Collaborative Research: Cosmogenic Radionuclides in the Deep WAIS Divide Core
WAIS Divide Ice Core
This award is funded under the American Recovery and Reinvestment Act of 2009 (Public Law 111-5).
This award supports a project to measure the concentration of the cosmogenic radionuclide, Beryllium-10 in the deep WAIS divide ice core. Since cosmogenic radionuclides are one of the key parameters used for absolute dating of the ice core and deriving paleoaccumulation rates, it is essential that these measurements be made quickly and efficiently, and that the information is disseminated as soon as the results are available. The intellectual merit of the project is that it will allow a comparison to be made between the core from WAIS Divide and previously measured cosmogenic radionuclide records from Arctic ice cores, particularly GISP2 and GRIP This project will enable scientists to delineate those processes acting at a local level from those that produce global effects and will provide independent chronological markers to aid in the reconstruction of the WAIS Divide ice core chronology. The cosmogenic 10Be profile can also be used to investigate the possible role of solar activity on climate. The direct comparison of radionuclide concentrations with paleoclimate records in ice cores from different sites will provide more insight in the timing and magnitude of solar forcing of climate.

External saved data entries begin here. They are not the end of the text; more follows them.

Source: an optimization exercise on an open RTL-to-GDS flow (aim: small area, a short achievable clock period and few clock cycles per item). Production flows keep margins and buffers that such runs may drop. Only simulation tests tie the RTL to the original design; equivalence was not proved. The clock input has no modelled driver; a real chip could not lean on it and would need a root buffer or a full tree. Power figures rest on the tool's default switching activity, not on a simulated workload.

==> run a: inputs <==
## timing_example
module timing_example #(
    parameter int INPUT_WIDTH   = 32,
    parameter int OUTPUT_WIDTH  = 8,
    parameter int COUNTER_WIDTH = 64,
    parameter int NUM_PIPELINES = 16
) (
    input  logic                                  clk,
    input  logic                                  rst,
    input  logic [               INPUT_WIDTH-1:0] data_in,
    input  logic                                  data_in_valid,
    input  logic [NUM_PIPELINES*OUTPUT_WIDTH-1:0] pipe_in,
    output logic                                  ready,
    output logic [              OUTPUT_WIDTH-1:0] data_out,
    output logic                                  data_out_valid,
    output logic [             COUNTER_WIDTH-1:0] count
);
Settings: LEC_CHECK=0, CAP_MARGIN=20, CORE_MARGIN=2, CORE_UTILIZATION=40, SLEW_MARGIN=20, SYNTH_HIERARCHICAL=1, SYNTH_MINIMUM_KEEP_SIZE=0; clock period 8.0 ns.
standard.sh (not shown) runs the stock make flow with config.mk's settings and CLKGATE_MAP_FILE= SYNTH_SCRIPT=/design/flow/synth_recipe.tcl, a recipe that flattens the netlist after the stock synthesis.
==> flow/flow/run.sh <==
#!/bin/bash
# Standard synthesis, then the standard layout with two changes: ports are
# buffered with buf_1, and clock tree synthesis adds no dummy loads.
set -euo pipefail
bash standard.sh synth > synth.log 2>&1
export BUFFER_PORTS_ARGS="-buffer_cell sky130_fd_sc_hd__buf_1"
export CTS_ARGS="-sink_clustering_enable -repair_clock_nets -dont_use_dummy_load -root_buf sky130_fd_sc_hd__clkbuf_16 -buf_list {sky130_fd_sc_hd__clkbuf_8 sky130_fd_sc_hd__clkbuf_16}"
bash standard.sh > layout.log 2>&1
==> run b (differences from run a) <==
==> flow/flow/run.sh (replaced) <==
#!/bin/bash
# Standard synthesis, then the standard layout with two changes: ports are
# buffered with buf_1, and clock tree synthesis adds no dummy loads.
set -euo pipefail
bash standard.sh synth > synth.log 2>&1
export BUFFER_PORTS_ARGS="-buffer_cell sky130_fd_sc_hd__buf_1"
export CTS_ARGS="-sink_clustering_enable -repair_clock_nets -dont_use_dummy_load -buf_list {sky130_fd_sc_hd__clkbuf_4 sky130_fd_sc_hd__clkbuf_8}"
bash standard.sh > layout.log 2>&1
CORE_UTILIZATION = 75   (was 40)
==> metrics.md <==
| Metric | Value |
|---|---|
| Status | `complete, no violations` |
| Worst Hold Path EP | `x2_r[1]` |
| Root buffer selected by CTS | `sky130_fd_sc_hd__clkbuf_16` |
| Metal2 WL | `about 8000 um` |
| Setup slack of the critical path after layout | `about 5.4 ns` |
| Endpoint of the most critical setup path | `count[19]` |
| Routed wire length per instance | `roughly 14 um` |
(the above is from run a)
Source: an optimization exercise on an open RTL-to-GDS flow (aim: small area). Production flows keep margins and buffers that such runs may drop. Function was checked by simulation only, so behaviour that the tests miss may differ from the original. The clock input has no modelled driver; a real chip could not lean on it and would need a root buffer or a full tree. Power is estimated from default activity; no workload was simulated.

==> flow/design.v <==
module bit_scaler(
d,
y
);
input      [7:0]d;
output    [16:0]y;
wire     [335:0]ta = {21'd662586, 21'd618413, 21'd574242, 21'd530069, 21'd485896, 21'd441723, 21'd397553, 21'd353379, 21'd309206, 21'd265033, 21'd220860, 21'd176689, 21'd132516, 21'd88343, 21'd44170, 21'd0};
wire     [335:0]tb = {21'd897414, 21'd894652, 21'd891892, 21'd889131, 21'd886371, 21'd883609, 21'd880847, 21'd878088, 21'd875326, 21'd872567, 21'd869805, 21'd867045, 21'd864284, 21'd861524, 21'd858762, 21'd856000};
wire      [20:0]a = ta[d[7:4]*21 +: 21];
wire      [20:0]b = tb[d[3:0]*21 +: 21];
wire      [21:0]c;
wire      [20:0]s;
assign c[0] = 1'b0;
genvar i;
generate for (i = 0; i < 21; i = i + 1) begin : rc
  assign s[i]   = a[i] ^ b[i] ^ c[i];
  assign c[i+1] = (a[i] & b[i]) | (c[i] & (a[i] ^ b[i]));
end endgenerate
assign y = s[20:4];
endmodule
module pwm_signal(
clk,
rst,
position,
load,
pwm_out,
tap
);
input           clk;
input           rst;
input      [7:0]position;
input           load;
output reg      pwm_out;
output reg [7:0]tap;
localparam [20:0] FRAME_LAST = 21'h10C8DF;  
reg        [7:0]pos;             
reg       [20:0]_time;           
wire      [21:0]_time_next = _time + 1'b1;
wire      [16:0]pulse_length;
wire            wrap = &(_time | ~FRAME_LAST);
bit_scaler bs(.d(pos), .y(pulse_length));
always @(posedge clk) begin
  if (rst) begin
    pos <= 8'd0;
    tap <= 8'hFC;
  end else begin
    if (load) pos <= position;
    tap <= pulse_length[7:0];
  end
end
always @(posedge clk) begin
  if (rst || wrap) _time <= 21'd0;
  else             _time <= _time_next[20:0];
end
always @(posedge clk) begin
  if (rst)                                pwm_out <= 1'b0;
  else if (wrap)                          pwm_out <= 1'b1;
  else if (_time_next >= pulse_length)    pwm_out <= 1'b0;
end
endmodule
From an optimization exercise on the open Yosys and OpenROAD flow, aimed at small area; shortcuts taken in it are not production practice. Where RTL was checked, it was by simulation tests only, not by an equivalence proof against the original. No functional check of the RTL was part of run 1. Power and IR drop assume default switching activity.

===== flow/design.v =====
`timescale 1ns / 1ps
module aomux #(parameter N = 32) (
    input  wire [N*32-1:0] d,
    input  wire [N-1:0]    s,
    output wire [31:0]     q
);
    localparam G = (N + 2) / 3;
    wire [G*3*32-1:0] dd = {{(G*3-N)*32{1'b0}}, d};
    wire [G*3-1:0]    ss = {{(G*3-N){1'b0}}, s};
    genvar b, k;
    generate
        for (b = 0; b < 32; b = b + 1) begin : g_bit
            wire [G-1:0] t;
            for (k = 0; k < G; k = k + 1) begin : g_grp
                if (3*k + 2 < N) begin : g3
                    ao3n u (.a1(dd[(3*k)*32+b]),   .a2(ss[3*k]),
                            .b1(dd[(3*k+1)*32+b]), .b2(ss[3*k+1]),
                            .c1(dd[(3*k+2)*32+b]), .c2(ss[3*k+2]), .y(t[k]));
                end else if (3*k + 1 < N) begin : g2
                    ao2n u (.a1(dd[(3*k)*32+b]),   .a2(ss[3*k]),
                            .b1(dd[(3*k+1)*32+b]), .b2(ss[3*k+1]), .y(t[k]));
                end else begin : g1
                    assign t[k] = ~(dd[(3*k)*32+b] & ss[3*k]);
                end
            end
            assign q[b] = ~&t;
        end
    endgenerate
endmodule
module ao3n (
    input  wire a1, a2, b1, b2, c1, c2,
    output wire y
);
    assign y = ~((a1 & a2) | (b1 & b2) | (c1 & c2));
endmodule
module ao2n (
    input  wire a1, a2, b1, b2,
    output wire y
);
    assign y = ~((a1 & a2) | (b1 & b2));
endmodule
This is an optimization exercise on Yosys and OpenROAD, whose aim is small area, a short achievable clock period and few clock cycles, not a production implementation. Function was checked by simulation only, so behaviour that the tests miss may differ from the original.

Setup of run 1:
// Milestone_1
module Milestone_1 (
   input  logic            Clock_50,
   input  logic            Resetn,
   input  logic            Initialize,
   input  logic   [15:0]   SRAM_read_data,
   output logic   [17:0]   SRAM_address,
   output logic   [15:0]   SRAM_write_data,
   output logic            SRAM_we_n,
   output logic            sim_done
);
logic        busy;          
logic        pro;           
logic [3:0]  pcnt;          
logic [4:0]  ph;            
logic        wpend;         
logic [7:0]  pcol;          
logic [15:0] y_addr;
logic [17:0] w_addr;
logic [15:0] yreg;          
logic [7:0]  uw [0:5];      
logic [7:0]  vw [0:5];      
logic [15:0] upend;         
logic [7:0]  vhold;         
logic [10:0] f1;            
logic [9:0]  f2;            
logic [7:0]  f3;
wire c0 = ph[0];
wire c1 = ph[1];
wire c2 = ph[2];
wire c3 = ph[3];
wire c4 = ph[4];
wire podd = pcol[0];
wire tail = (pcol >= 8'd156);       
wire last_col = (pcol == 8'd159);
wire [7:0] xy = c2 ? yreg[15:8] : yreg[7:0];
wire [7:0] xx = c2 ? vw[2] : f2[7:0];
wire [10:0] xa0_d, xa1_d;
wire xac_d;
m1_unit_x ux (.sr(c2 | c3), .sb(c4), .sfv(c0), .sfu(c1), .y(xy), .x(xx),
              .v0(vw[0]), .v1(vw[1]), .v2(vw[2]), .v3(vw[3]), .v4(vw[4]), .v5(vw[5]),
              .u0(uw[0]), .u1(uw[1]), .u2(uw[2]), .u3(uw[3]), .u4(uw[4]), .u5(uw[5]),
              .o0(xa0_d), .o1(xa1_d), .oc(xac_d));
  ...
Size: about 1800 cells after synthesis, about 300 flip-flops, roughly 55 I/O pins, about 21000 sq um of cells after synthesis.
export LEC_CHECK = 0
export CAP_MARGIN = 20
export CORE_MARGIN = 2
export CORE_UTILIZATION = 40
export SLEW_MARGIN = 20
create_clock -name core_clock -period 14.0 [get_ports {Clock_50}]
standard.sh (not shown) runs the stock make flow with config.mk's settings and CLKGATE_MAP_FILE= SYNTH_SCRIPT=/design/flow/synth_recipe.tcl, a recipe that flattens the netlist after the stock synthesis.
==> flow/flow/run.sh <==
#!/bin/bash
# Standard ORFS layout through the standard.sh, with two changes to how
# the layout is made:
#  - synthesis is the standard script with Yosys's quick ABC pass in
#    `synth` skipped (-noabc), so the full adders extract_fa finds keep the
#    polarity they are written with; registers are unchanged;
#  - OpenROAD's timing repair aims for a larger setup margin, so that repair
#    works the design's paths below the 14 ns constraint.
# The SDC is unchanged. make's output goes to flow_make.log.
set -euo pipefail
MARGIN=$(cat flow/setup_margin.txt)
sed 's/yosys synth -nofsm -noshare /yosys synth -nofsm -noshare -noabc /' synth_recipe.tcl > flow_synth.tcl
grep -q -- '-noabc' flow_synth.tcl
bash standard.sh SYNTH_SCRIPT="$PWD/flow_synth.tcl" SETUP_SLACK_MARGIN=$MARGIN finish > flow_make.log 2>&1
==> flow/flow/setup_margin.txt <==
9.5
Testbench counts of run 1, summed over its fixed seeds: cycles 774,748.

The broader impacts of this project include: (i) the formation of a multi-disciplinary team of collaborators for the interpretation of future analyses of cosmogenic radionuclide data from the WAIS divide and other ice cores. (ii) the involvement and training of graduate and undergraduate students in the large scale project of climate research through detailed studies of ice samples. (iii) the opportunity to highlight to a wide range of lab visitors and students from local K-12 schools the importance of ice core and climate change studies.
This award does not involve field work in Antarctica.